One of the proposed strategies for handling the vocational problem was to emphasize higher education, which Ruby certainly did, becoming one of the earliest Japanese American PhDs in the United States. Other strategies included cooperating with other American organizations such as churches, YMCA and YWCA.

==PhD at University of Cincinnati==
Hirose received a fellowship and moved to Cincinnati and the University of Cincinnati where she worked on her PhD in biochemistry. While at the University of Cincinnati, in 1931, Ruby received the Moos Fellowship in Internal Medicine. She was elected to membership in 1931 and was an active participant in Sigma Xi, an honorary fraternity for the advancement of research. Ruby was also active in the Cincinnati chapter of Iota Sigma Pi, a national honorary women's chemical fraternity, serving as Vice President in 1931
In 1932, she graduated with her PhD and her thesis was entitled "Nature of Thrombin and Its Manner of Action". A paper based on this thesis was later published in the American Journal of Physiology in 1934 with the title "The Second Phase of Thrombin Action: Fibrin Resolution".

==Career==
She worked at the University of Cincinnati until being hired by the research division of the William S. Merrell Company where she researched serums and antitoxins.

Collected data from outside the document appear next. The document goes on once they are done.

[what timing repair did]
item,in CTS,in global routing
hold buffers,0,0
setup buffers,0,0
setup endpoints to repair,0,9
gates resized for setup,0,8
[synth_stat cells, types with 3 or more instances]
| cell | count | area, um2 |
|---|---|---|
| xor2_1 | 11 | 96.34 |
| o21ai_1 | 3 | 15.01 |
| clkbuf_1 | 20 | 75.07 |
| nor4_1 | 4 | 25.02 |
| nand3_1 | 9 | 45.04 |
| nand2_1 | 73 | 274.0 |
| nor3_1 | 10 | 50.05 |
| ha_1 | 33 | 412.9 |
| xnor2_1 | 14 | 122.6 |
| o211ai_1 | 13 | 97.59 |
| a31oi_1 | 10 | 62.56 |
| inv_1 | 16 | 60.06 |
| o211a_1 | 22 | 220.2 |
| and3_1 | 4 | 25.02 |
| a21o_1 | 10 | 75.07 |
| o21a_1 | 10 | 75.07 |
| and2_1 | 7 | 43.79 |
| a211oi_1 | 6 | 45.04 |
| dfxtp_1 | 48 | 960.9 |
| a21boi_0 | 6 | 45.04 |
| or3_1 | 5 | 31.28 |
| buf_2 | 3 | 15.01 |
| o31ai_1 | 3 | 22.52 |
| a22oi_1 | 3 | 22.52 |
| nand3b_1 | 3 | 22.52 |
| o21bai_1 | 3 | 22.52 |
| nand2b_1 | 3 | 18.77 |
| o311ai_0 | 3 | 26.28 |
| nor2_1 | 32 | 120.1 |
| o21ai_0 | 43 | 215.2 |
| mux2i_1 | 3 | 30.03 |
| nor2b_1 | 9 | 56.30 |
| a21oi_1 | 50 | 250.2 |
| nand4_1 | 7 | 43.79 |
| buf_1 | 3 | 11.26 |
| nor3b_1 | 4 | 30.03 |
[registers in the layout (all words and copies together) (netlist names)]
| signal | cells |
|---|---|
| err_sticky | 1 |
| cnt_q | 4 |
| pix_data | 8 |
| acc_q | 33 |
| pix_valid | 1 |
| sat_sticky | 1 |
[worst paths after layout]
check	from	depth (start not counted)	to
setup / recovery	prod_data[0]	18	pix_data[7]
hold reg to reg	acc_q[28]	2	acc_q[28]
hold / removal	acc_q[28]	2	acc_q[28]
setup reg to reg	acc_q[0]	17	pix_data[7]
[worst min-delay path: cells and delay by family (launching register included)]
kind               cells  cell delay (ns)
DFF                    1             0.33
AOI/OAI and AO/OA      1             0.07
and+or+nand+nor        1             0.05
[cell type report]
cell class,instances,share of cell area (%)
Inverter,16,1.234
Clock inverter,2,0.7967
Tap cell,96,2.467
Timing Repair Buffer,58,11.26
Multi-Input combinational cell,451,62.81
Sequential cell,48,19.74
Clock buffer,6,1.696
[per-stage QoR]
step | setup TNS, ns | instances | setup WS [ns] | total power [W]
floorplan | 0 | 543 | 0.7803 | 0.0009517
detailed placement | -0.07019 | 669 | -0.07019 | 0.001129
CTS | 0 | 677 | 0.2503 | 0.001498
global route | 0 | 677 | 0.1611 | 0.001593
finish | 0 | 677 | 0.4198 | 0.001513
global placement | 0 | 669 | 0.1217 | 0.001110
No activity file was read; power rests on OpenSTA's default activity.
===== src/flat_wrapper.sv =====
// flat-port wrapper written by rule: the top's interface ports become plain ports
module bus_dest_decoder_flat 
#(
  parameter int unsigned               SEL_W      = 4,
  parameter logic [(1 << SEL_W)-1:0]   VALID_MASK = 16'h1FF9,
  parameter int unsigned               PULSE_LEN  = 1
)
  (clk, rst_n, bus_sel, bus_en_op, bus_en_out, bus_err_clr, bus_we, bus_dest_q, bus_armed, bus_busy, bus_err);
  bus_dest_decoder_if #(.SEL_W(SEL_W)) bus_i ();
  input logic clk;
  input logic rst_n;
  input wire logic [$bits(bus_i.sel)-1:0] bus_sel;
  input wire logic [$bits(bus_i.en_op)-1:0] bus_en_op;
  input wire logic [$bits(bus_i.en_out)-1:0] bus_en_out;
  input wire logic [$bits(bus_i.err_clr)-1:0] bus_err_clr;
  output wire logic [$bits(bus_i.we)-1:0] bus_we;
  output wire logic [$bits(bus_i.dest_q)-1:0] bus_dest_q;
  output wire logic [$bits(bus_i.armed)-1:0] bus_armed;
  output wire logic [$bits(bus_i.busy)-1:0] bus_busy;
  output wire logic [$bits(bus_i.err)-1:0] bus_err;
  assign bus_i.sel = bus_sel;
  assign bus_i.en_op = bus_en_op;
  assign bus_i.en_out = bus_en_out;
  assign bus_i.err_clr = bus_err_clr;
  assign bus_we = bus_i.we;
  assign bus_dest_q = bus_i.dest_q;
  assign bus_armed = bus_i.armed;
  assign bus_busy = bus_i.busy;
  assign bus_err = bus_i.err;
  bus_dest_decoder #(.SEL_W(SEL_W), .VALID_MASK(VALID_MASK), .PULSE_LEN(PULSE_LEN)) u_core (.clk(clk), .rst_n(rst_n), .bus(bus_i));
endmodule

===== config.mk =====
export PLATFORM = sky130hd
export DESIGN_NAME = bus_dest_decoder_flat
export DESIGN_NICKNAME = d
export VERILOG_FILES = /design/src/rtl/bus_dest_decoder_if.sv /design/src/rtl/bus_dest_decoder.sv /design/src/flat_wrapper.sv
export SDC_FILE = /design/constraint.sdc
export NUM_CORES = 1
export LEC_CHECK = 0
export ABC_AREA = 1
export CAP_MARGIN = 0
export CORE_ASPECT_RATIO = 2
export CORE_MARGIN = 1
export CORE_UTILIZATION = 44
export CTS_BUF_LIST = sky130_fd_sc_hd__clkbuf_4
export CTS_CLUSTER_DIAMETER = 80
export DETAILED_ROUTE_END_ITERATION = 6
export PLACE_DENSITY = 0.78
export SYNTH_ARGS = -nofsm -noshare
export SYNTH_HDL_FRONTEND = slang
export SYNTH_SLANG_ARGS = --single-unit
export TNS_END_PERCENT = 5

===== constraint.sdc =====
create_clock -name clk -period 2.5 [get_ports clk]
set_input_delay 0.375 -clock clk [delete_from_list [all_inputs] [get_ports clk]]
set_output_delay 0.375 -clock clk [all_outputs]
set_load 0.02 [all_outputs]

In 1940, the American Chemical Society held its meeting in Cincinnati during April 8–12. A report to the meeting indicated that there was increasing opportunity for women in the industry. It noted that in the Cincinnati section of the American Chemical Society, out of 300 members, there were ten women members and Dr. Ruby Hirose was listed as one of the ten members.

During World War II, Ruby was connected with the Kettering Laboratory of Applied Physiology, University of Cincinnati. She also taught microbiology and did research on cancer at Indiana University using antimetabolites. In 1946, she published a paper called "Diffusion of sulfonamides from emulsified ointment bases", which concerned the characteristics of diffusion of sulfa drugs in various types of bases. In 1958, she joined the Lebanon (Pennsylvania) Veterans Administration Hospital as a bacteriologist. Prior to this, she was affiliated with the Ft. Benjamin Harrison Hospital in Indianapolis and the VA Hospital in Dayton, OH.

==Japanese American concentration camps==
Three of Ruby's family members were incarcerated in the U.S. Government's concentration camps for Japanese Americans. Mother Tome and sister Fumi were already deceased by the time WW II started and Roosevelt issued Executive Order 9066. Sister Toki lived in Hawaii and so was not interned. Ruby was living in Cincinnati and so therefore was not interned either. Brother Kimeo was interned at Poston War Relocation Center, while sister Mary and her father Shiusaku were sent to Minidoka, which is now Minidoka National Historic Site.

==Leukemia and death==
Ruby Hirose died of acute myeloid leukemia in West Reading, Pennsylvania, on October 7, 1960, at the age of 56 and was survived by sisters Mary and Toki, and brother Kimeo. Her surviving family buried her at the Auburn Pioneer Cemetery in Auburn, Washington.